* **EXERCISE**: Beginning at whichever line contains "5_1_grt,8069,11900", reproduce each line of the records below word for word, ending with the last, and add nothing.
════════
===== config.mk =====
export PLATFORM = sky130hd
export DESIGN_NAME = reciprocal_seq
export DESIGN_NICKNAME = d
export VERILOG_FILES = /design/src/rtl/reciprocal_seq.sv
export SDC_FILE = /design/constraint.sdc
export NUM_CORES = 1
export LEC_CHECK = 0
export CAP_MARGIN = 20
export CELL_PAD_IN_SITES_DETAIL_PLACEMENT = 1
export CELL_PAD_IN_SITES_GLOBAL_PLACEMENT = 2
export CORE_MARGIN = 1
export CORE_UTILIZATION = 37
export CTS_BUF_LIST = sky130_fd_sc_hd__clkbuf_8 sky130_fd_sc_hd__clkbuf_16
export CTS_CLUSTER_SIZE = 8
export DETAILED_ROUTE_END_ITERATION = 10
export GPL_ROUTABILITY_DRIVEN = 1
export PLACE_DENSITY_LB_ADDON = 0.1
export SYNTH_ARGS = -nofsm -noshare
export SYNTH_HDL_FRONTEND = slang
export SYNTH_SLANG_ARGS = --single-unit

===== constraint.sdc =====
create_clock -name clk -period 20.5 [get_ports clk]
set_input_delay 3.075 -clock clk [delete_from_list [all_inputs] [get_ports clk]]
set_output_delay 3.075 -clock clk [all_outputs]
set_load 0.01 [all_outputs]

===== src/rtl/reciprocal_seq.sv =====
// Sequential reciprocal generator: C = floor(2^PRECISION / B) via a
// one-bit-per-cycle restoring divider with valid/ready on both sides.
module reciprocal_seq #(
    parameter int ARG_BIT_WIDTH = 32,
    parameter int PRECISION     = 64
) (
    input  logic                     clk,
    input  logic                     rst,
    input  logic                     in_valid,
    output logic                     in_ready,
    input  logic [ARG_BIT_WIDTH-1:0] B,
    output logic                     out_valid,
    input  logic                     out_ready,
    output logic [PRECISION-1:0]     C,
    output logic                     DZ
);

    localparam int CNT_W = $clog2(PRECISION + 1);
    localparam logic [CNT_W-1:0] LAST_ITER = CNT_W'(PRECISION);

    typedef enum logic [1:0] {
        IDLE,
        CALC,
        DONE
    } state_t;

    state_t state, state_next;

    logic [ARG_BIT_WIDTH-1:0] divisor;
    logic [ARG_BIT_WIDTH:0]   rem;
    logic [ARG_BIT_WIDTH:0]   rem_shift;
    logic [ARG_BIT_WIDTH:0]   rem_next;
    logic [PRECISION:0]       quo;
    logic [PRECISION:0]       quo_next;
    logic [CNT_W-1:0]         cnt;
    logic                     dividend_bit;
    logic                     q_bit;
    logic                     last_iter;
    logic                     accept;

    always_ff @(posedge clk or posedge rst) begin
        if (rst) begin
            state <= IDLE;
        end else begin
            state <= state_next;
        end
    end

    always_comb begin
        state_next = state;
        in_ready   = 1'b0;
        out_valid  = 1'b0;
        accept     = 1'b0;
        case (state)
            IDLE: begin
                in_ready = 1'b1;
                if (in_valid) begin
                    accept     = 1'b1;
                    state_next = (B == '0) ? DONE : CALC;
                end
            end
            CALC: begin
                if (last_iter) begin
                    state_next = DONE;
                end
            end
            DONE: begin
                out_valid = 1'b1;
                if (out_ready) begin
                    state_next = IDLE;
                end
            end
            default: state_next = IDLE;
        endcase
    end

    // Dividend is a single 1 followed by PRECISION zeros, so only the first
    // iteration shifts in a 1. The remainder's top bit is always 0 before the
    // shift because the stored remainder is strictly less than the divisor.
    always_comb begin
        dividend_bit = (cnt == '0);
        rem_shift    = (rem << 1) | (ARG_BIT_WIDTH + 1)'(dividend_bit);
        q_bit        = 1'b0;
        rem_next     = rem_shift;
        if (rem_shift >= {1'b0, divisor}) begin
            rem_next = rem_shift - {1'b0, divisor};
            q_bit    = 1'b1;
        end
        quo_next  = (quo << 1) | (PRECISION + 1)'(q_bit);
        last_iter = (cnt == LAST_ITER);
    end

    always_ff @(posedge clk or posedge rst) begin
        if (rst) begin
            divisor <= '0;
            rem     <= '0;
            quo     <= '0;
            cnt     <= '0;
            C       <= '0;
            DZ      <= 1'b0;
        end else begin
            case (state)
                IDLE: begin
                    if (accept) begin
                        divisor <= B;
                        rem     <= '0;
                        quo     <= '0;
                        cnt     <= '0;
                        if (B == '0) begin
                            C  <= '1;
                            DZ <= 1'b1;
                        end else begin
                            DZ <= 1'b0;
                        end
                    end
                end
                CALC: begin
                    rem <= rem_next;
                    quo <= quo_next;
                    cnt <= cnt + CNT_W'(1);
                    // Quotient MSB only appears for B==1; saturate instead of wrapping to 0.
                    if (last_iter) begin
                        C  <= quo_next[PRECISION] ? {PRECISION{1'b1}} : quo_next[PRECISION-1:0];
                        DZ <= 1'b0;
                    end
                end
                default: ;
            endcase
        end
    end

endmodule


# Word-level counts from Yosys, hierarchy flattened
# Index checks and enable logic that the tools add are counted.
# op_classes
n_lt_le_gt_ge	1
add_sub_neg	2
eq_ne	8
bitwise	2
n_reduce_logical	9
n_mux	26
# op_table
operator	count
two-way mux 64 bit	5
one-hot mux 64 bit (2 select lines)	2
OR 65 x 1 -> 65 bit	1
two-way mux 32 bit	2
one-hot mux 32 bit (2 select lines)	1
>= comparator 33 x 32 -> 1 bit	1
OR 33 x 1 -> 33 bit	1
zero test 32 bit	1
subtractor 32 bit	1
one-hot mux 7 bit (2 select lines)	1
!= test 2 bit (second input constant)	5
two-way mux 1 bit	8
two-way mux 2 bit	4
adder 7 x 1 -> 7 bit (second input constant)	1
== test 7 bit (second input constant)	1
zero test 7 bit	1
two-way mux 7 bit	1
one-hot mux 2 bit (3 select lines)	1
AND reduction 3 bit	2
AND reduction 2 bit	2
AND reduction 4 bit	1
== test 2 x 1 -> 1 bit (second input constant)	1
== test 2 bit (second input constant)	1
zero test 2 bit	1
2 further kinds	2
# totals
output_inout_bits	67
elab_cells	55
inputBits	36
register_bits	202

# Logic depth before layout (Yosys ltp)
# Gate-level depths: netlist of run 1.
# depth
depth_word	8
ltp_mapped	18
depth_no_buf	17

# Least setup slack after synthesis of run 1
# No wires, ideal clock.
# synth_path
kind	input -> register
from	input in_valid
to	register C[23]
cell_stages	6
slack_ns	15.890
t_required_ns	20.435
t_arrival_ns	4.545
path_buffers	2
setup_time_ns	0.065
cell_sequence	nor2b_1 > a311oi_1 > or3_1 > clkbuf_1 > buf_1 > o22a_1
# synth_via
elab_chain_len	4
# synth_lines
element	line_no	source
start: declaration	9	input logic in_valid,
two-way mux 1 bit	57	if (in_valid) begin
two-way mux 1 bit	54	case (state)
!= test 2 bit (no source line)	--	
AND reduction 4 bit (no source line)	--	
end signal: assignment	123	C <= quo_next[PRECISION] ? {PRECISION{1'b1}} : quo_next[PRECISION-1:0];
end: declaration	14	output logic [PRECISION-1:0] C,
# No other way between the ends.
# A chain may end at the register's enable or synchronous reset.

# Worst setup path in the final report of run 1
# layout_path
from	input B[25]
to	register C[52]
# layout_via
elab_chain_len	3
# layout_lines
element	line_no	source
start: declaration	11	input logic [ARG_BIT_WIDTH-1:0] B,
zero test 32 bit	109	if (B == '0) begin
!= test 2 bit (no source line)	--	
AND reduction 4 bit (no source line)	--	
# No other way between the ends.

==> results.py, run 1 <==
metrics = {
    "outcome": {
        "run_status": "completed",
    },
    "pwr": {
        "pwr_density_cell_nw_per_um2": 164.7,
        "power_leakage_uw": 0.005198,
        "vdd_ir_drop_max_mv": 0.08966,
    },
    "grt": {
        "first_global_vias": 7874,
        "use_met3_pct": 2.622,
        "top_usage_layer": "met2",
        "grt_use_met2_pct": 29.35,
        "grt_antenna_before_repair": 0,
        "grt_remaining_overflow": 0,
        "grt_pass1_wl_um": 42060,
        "grt.total_usage_pct": 19.21,
        "maximum_number_of_pins_on_one_net_before_global_route_repair": 132,
        "grt_util_met1_pct": 28.73,
    },
    "logic_synthesis": {
        "synthDistinctLibCells": 62,
        "syn-num-nets": 1083,
        "post_synth_edffs": 0,
        "asyncSetResetFlopFracSynth_pct": 100.0,
        "ys.warnings.count": 0,
        "postSynthRegisterBits": 202,
        "synth_ff_type": "sky130_fd_sc_hd__dfrtp_1",
        "yosysSeqAreaShare_pct": 51.32,
        "syn-cell-area_sq_um": 9849,
        "avgSynthCellArea_sq_um": 9.733,
        "syn-instance-count": 1012,
    },
    "clock_tree": {
        "post-cts-setup-buffers": 0,
        "clk_transition_reported_paths_ps": 50,
        "clock_tree.htree_level_count": 1,
        "root_buffer": "sky130_fd_sc_hd__clkbuf_16",
        "resized_after_cts": 0,
        "cts_tree": "yes",
        "tritoncts_num_sinks": 202,
        "cts-buffers-inserted": 29,
        "clock_latency_ps": 540,
        "holdBufCountCts": 0,
        "ctsLongestPathBuffers": 3,
    },
    "routing": {
        "route.antenna.remaining_nets": 0,
        "wl_per_cell_um": 17.90,
        "drt_pre_antenna_iters": 4,
        "vias": 7688,
        "remaining_drc_errors": 0,
        "detailedRoute.firstIterationViolations": 341,
        "drt-total-wl_um": 25570,
        "detail_route.vias_per_cell": 5.384,
    },
    "placed_design": {
        "hpwl_um": 16350,
        "finalWeightedCongestion": 0.7697,
        "io_buffers": 102,
        "dp.cells": 1395,
    },
    "sta": {
        "timing.setup.tns_ps": 0,
        "final_min_period_over_clock_period_pct": 25.71,
        "max_clock_freq_mhz": 189.8,
        "hold_ws_ps": 502.6,
        "timing.final.crit_period_ps": 5270,
        "rsz0062_at_grt": "false",
        "worstMarginPinSlew_ps": 1015,
        "hold_viol": 0,
        "slew_headroom_pct": 32.27,
        "fin_worst_skew_ps": 8.968,
        "slew_violations": 0,
        "finalSetupViolCount": 0,
    },
    "layout": {
        "n_antenna_cell": 0,
        "share_of_final_layout_standard_cells_stronger_than_drive_strength_1_pct": 5.398,
        "finalNonFillerCells": 1428,
        "finalNetCount": 1162,
        "final_core_utilization_pct": 45.46,
        "fillers": 2938,
        "area_overhead_vs_synth_pct": 20.26,
    },
    "floorplan": {
        "standard_cell_rows": 59,
        "dieArea_sq_um": 27280,
        "core_area_sq_um": 26060,
        "die_width_um": 165.2,
        "io_pins": 103,
        "chipHeight_um": 165.2,
        "initial_core_utilization_pct": 37.80,
    },
    "critical_path": {
        "timing.critical_path.slowest_stage_cell": "sky130_fd_sc_hd__buf_4",
        "path_class": "input pin to flop",
        "crit_path_end_kind": "flop",
        "regToRegSetupSlack_ps": 16500,
        "worstPathMaxFanout": 64,
        "startpoint_class": "input pin",
        "timing.critical_path.cells": "clkdlybuf4s50_1 -> nor4_1 -> nand4_1 -> nor2_1 -> o21bai_1 -> nor2_4 -> buf_4 -> o22a_1",
        "crit_arrival_ps": 5740,
        "worst-endpoint-required_ps": 20970,
        "slowest_delay_ps": 610,
    },
    "hold_path": {
        "hold_class": "flop to flop",
    },
    "run": {
        "cap_viol_max_count": 0,
    },
}
[synth_stat cells, types with 20 or more instances]
cell | instances | area [sq um]
sky130_fd_sc_hd__a21o_1 | 21 | 157.7
sky130_fd_sc_hd__a21oi_1 | 26 | 130.1
sky130_fd_sc_hd__clkbuf_1 | 44 | 165.2
sky130_fd_sc_hd__dfrtp_1 | 202 | 5055
sky130_fd_sc_hd__ha_1 | 34 | 425.4
sky130_fd_sc_hd__inv_1 | 38 | 142.6
sky130_fd_sc_hd__mux2i_1 | 25 | 250.2
sky130_fd_sc_hd__nand2_1 | 205 | 769.5
sky130_fd_sc_hd__nand3_1 | 20 | 100.1
sky130_fd_sc_hd__nor2_1 | 26 | 97.59
sky130_fd_sc_hd__o21ai_0 | 112 | 560.5
sky130_fd_sc_hd__o21ai_1 | 22 | 110.1
sky130_fd_sc_hd__o22a_1 | 64 | 560.5
[worst max-delay path: cells and delay by family]
family	cells	cell delay, ps
AO/OA/AOI/OAI	2	400
AND/OR/NAND/NOR	4	1150
buffers and inverters	2	1050
[per-layer routing]
metal | part of all wire [%] | vias to the layer above
li1 | - | 3701
met1 | 52 | 3839
met2 | 43 | 113
met3 | 3.5 | 35
met4 | 1.7 | 0
met5 | 0 | -
[placed cells by master, fill, tap and decap left out, drive strengths merged, types with 4 or more instances in the layout]
cell type / instances
ha: 34
clkdlybuf4s50: 102
a21oi: 26
o21a: 6
nand2b: 8
and3: 4
nand3b: 4
nand3: 21
nand2: 206
nand4: 8
o21bai: 4
and2: 4
mux2i: 25
clkbuf: 30
xor2: 12
nor2b: 10
nor3: 11
or2: 5
inv: 40
dfrtp: 202
or3: 4
o21ai: 135
nor4: 10
a31oi: 9
nor2: 26
xnor2: 17
buf: 6
a21o: 21
a21boi: 4
o22a: 64
[cells by family (layout without fill, tap and decap cells)]
logic type / after synthesis / in the layout / share of synthesized area (%)
xor gates and xnor gates: 29 / 29 / 2.579
buffers and inverters: 98 / 179 / 4.433
AOI/OAI and AO/OA: 299 / 299 / 20.07
adders and majority gates: 35 / 35 / 4.522
muxes: 25 / 25 / 2.541
DFF: 202 / 202 / 51.32
and+or+nand+nor: 324 / 324 / 14.53
[cell type report]
type / count / area (sq um) / share of cell area [%]
Sequential cell: 202 / 5055 / 42.67
Multi-Input combinational cell: 712 / 4387 / 37.03
Timing Repair Buffer: 108 / 1066 / 9.000
Clock buffer: 30 / 739.5 / 6.243
Tap cell: 335 / 419.2 / 3.539
Inverter: 38 / 150.1 / 1.268
Clock inverter: 3 / 28.78 / 0.2429
[where the power goes]
group	total (uW)	leakage [uW]	internal, uW	switching, uW
Combinational	931	0.00220	405	526
Clock	422	0.000384	252	170
Sequential	597	0.00262	523	73.8
[per-stage QoR]
step                total power, uW  instance area [sq um]  worst slack [ps]
floorplan                      1215                   9849             11910
global placement               1531                  11080             14690
detailed placement             1545                  11080             14670
CTS                            1980                  11850             15240
global route                   2093                  11850             15050
finish                         1950                  11850             15230
[path summary, 6_finish.rpt]
check                             from           to  depth (start not counted)
max in group asynchronous          rst        C[43]                          3
worst max-delay path             B[25]        C[52]                          8
worst min register to register   C[34]        C[34]                          1
min in group asynchronous          rst  divisor[24]                          2
worst max register to register  cnt[0]      rem[28]                         16
worst min-delay path             C[34]        C[34]                          1
[registers in the layout, indices dropped and copies added, names as in the netlist]
signal and flops:
C 64, quo 64, divisor 32, rem 32, cnt 7, state 2
DZ 1
No activity file was read; power rests on OpenSTA's default activity.
==> inputs of run 2 (changes only) <==
- CORE_UTILIZATION: 37 -> 36
- clock period: 20.5 -> 5.38 ns (I/O delays scaled with it)
==> results.py, run 2 (synthesis gave the netlist of run 1 again) <==
metrics = {
    "outcome": {
        "run_status": "completed",
    },
    "placed_design": {
        "io_buffers": 102,
        "dp.cells": 1404,
        "place_ws_ps": 1315,
        "finalWeightedCongestion": 0.8169,
        "hpwl_um": 16960,
    },
    "sta": {
        "slew_violations": 0,
        "hold_viol": 0,
        "timing.setup.tns_ps": 0,
        "max_clock_freq_mhz": 267.6,
        "final_min_period_over_clock_period_pct": 69.45,
        "worst_slack_ps": 1644,
        "worstMarginPinSlew_ps": 1092,
        "slew_headroom_pct": 27.10,
        "rsz0062_at_grt": "false",
        "timing.final.crit_period_ps": 3736,
        "hold_ws_ps": 499.9,
        "finalSetupViolCount": 0,
        "fin_worst_skew_ps": 14.93,
    },
    "clock_tree": {
        "cts-buffers-inserted": 29,
        "tritoncts_num_sinks": 202,
        "ctsLongestPathBuffers": 3,
        "root_buffer": "sky130_fd_sc_hd__clkbuf_16",
        "clock_latency_ps": 560,
        "clock_tree.htree_level_count": 1,
        "cts_tree": "yes",
        "clk_transition_reported_paths_ps": 50,
        "holdBufCountCts": 0,
        "post-cts-setup-buffers": 0,
        "resized_after_cts": 0,
    },
    "floorplan": {
        "io_pins": 103,
        "chipHeight_um": 167.4,
        "initial_core_utilization_pct": 36.65,
        "dieArea_sq_um": 28020,
        "core_area_sq_um": 26880,
        "die_width_um": 167.4,
        "standard_cell_rows": 60,
    },
    "critical_path": {
        "startpoint_class": "flop",
        "path_class": "flop to flop",
        "crit_path_end_kind": "flop",
        "worst-endpoint-required_ps": 5780,
        "worstRegToRegCells": 16,
        "regToRegSetupSlack_ps": 1640,
        "timing.rr.end": "rem[14]",
        "worstPathMaxFanout": 35,
        "worst_r2r_startpoint": "cnt[0]",
        "crit_arrival_ps": 4140,
    },
    "layout": {
        "final_common_cell": "sky130_fd_sc_hd__nand2_1",
        "share_of_final_layout_standard_cells_stronger_than_drive_strength_1_pct": 5.748,
        "area_overhead_vs_synth_pct": 20.85,
        "n_antenna_cell": 0,
        "finalNetCount": 1165,
        "reg_top3": "C x64, quo x64",
        "layout_common_cells": "sky130_fd_sc_hd__nand2_1, sky130_fd_sc_hd__dfrtp_1, sky130_fd_sc_hd__o21ai_0",
        "finalNonFillerCells": 1437,
        "final_core_utilization_pct": 44.29,
    },
    "routing": {
        "remaining_drc_errors": 0,
        "wl_per_cell_um": 18.15,
        "vias": 7689,
        "route.antenna.remaining_nets": 0,
        "detailedRoute.firstIterationViolations": 429,
        "drt-total-wl_um": 26090,
        "drt_pre_antenna_iters": 4,
        "detail_route.vias_per_cell": 5.351,
    },
    "grt": {
        "grt_pass1_wl_um": 44050,
        "grt_antenna_before_repair": 0,
        "first_global_vias": 8116,
        "maximum_number_of_pins_on_one_net_before_global_route_repair": 160,
        "grt_remaining_overflow": 0,
        "grt.total_usage_pct": 19.23,
    },
    "pwr": {
        "vdd_ir_drop_max_mv": 0.2627,
        "pwr_density_cell_nw_per_um2": 629.2,
        "p_sw_share_pct": 39.44,
        "switchingPower_uw": 2954,
        "p_seq_share_pct": 30.3,
        "power_share_of_the_combinational_group_pct": 47.8,
        "power_leakage_uw": 0.005217,
        "power_frac_clock_pct": 21.9,
        "cellInternalPower_uw": 4536,
    },
    "run": {
        "cap_viol_max_count": 0,
    },
    "hold_path": {
        "hold_path_end": "C[48]",
        "min_path_cells": 1,
        "hold_path_startpoint": "C[48]",
        "hold_class": "flop to flop",
    },
}
run 2: cell type report:
cell class	count	area (sq um)
Clock buffer	32	767.0
Clock inverter	1	20.02
Fill cell	2999	14970
Inverter	38	146.4
Multi-Input combinational cell	712	4387
Sequential cell	202	5055
Tap cell	341	426.7
Timing Repair Buffer	111	1101
run 2: worst max-delay path by stage:
stage	from	end	cells past startpoint
after floorplan	rst	C[0]	1
after global placement	B[0]	C[9]	8
after detailed placement	B[0]	C[11]	8
after CTS	cnt[0]	rem[30]	16
after global routing	cnt[1]	rem[7]	16
final	cnt[0]	rem[14]	16
run 2: power groups by stage:
stage          sequential [uW]  clock (uW)  combinational (uW)
5_1_grt                   2330        1750                3980
4_1_cts                   2280        1690                3650
2_1_floorplan             2340           0                2290
6_report                  2270        1640                3580
3_5_place_dp              2300           0                3620
3_3_place_gp              2290           0                3610
run 2: routing by layer:
| layer | routed length [um] | up-vias | GRT usage, % |
|---|---|---|---|
| li1 | - | 3706 | - |
| met5 | 0 | - | 0 |
| met1 | 13080 | 3839 | 27.56 |
| met4 | 484 | 0 | 4.587 |
| met3 | 926 | 36 | 2.954 |
| met2 | 11600 | 108 | 30.47 |
run 2: worst max-delay path, stage by stage, from the launching register on:
cell and delay (ps):
sky130_fd_sc_hd__dfrtp_1 420, sky130_fd_sc_hd__inv_1 70, sky130_fd_sc_hd__ha_1 140, sky130_fd_sc_hd__nand2b_1 50
sky130_fd_sc_hd__nor4_1 260, sky130_fd_sc_hd__nand2b_1 130, sky130_fd_sc_hd__ha_1 230, sky130_fd_sc_hd__nor2b_1 250
sky130_fd_sc_hd__o21bai_4 90, sky130_fd_sc_hd__a211oi_2 300, sky130_fd_sc_hd__o2111ai_2 160, sky130_fd_sc_hd__a211oi_2 310
sky130_fd_sc_hd__o21ai_2 120, sky130_fd_sc_hd__nand3b_2 120, sky130_fd_sc_hd__and2_4 570, sky130_fd_sc_hd__mux2i_1 280
sky130_fd_sc_hd__o21ai_1 80
run 2: stage by stage:
step,total power (uW),instance area (sq um)
3_5_place_dp,5918,11120
3_3_place_gp,5900,11120
4_1_cts,7619,11900
5_1_grt,8069,11900
6_report,7489,11900
2_1_floorplan,4630,9853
════════
* **OUTPUT OF THE EXERCISE**:
5_1_grt,8069,11900
6_report,7489,11900
2_1_floorplan,4630,9853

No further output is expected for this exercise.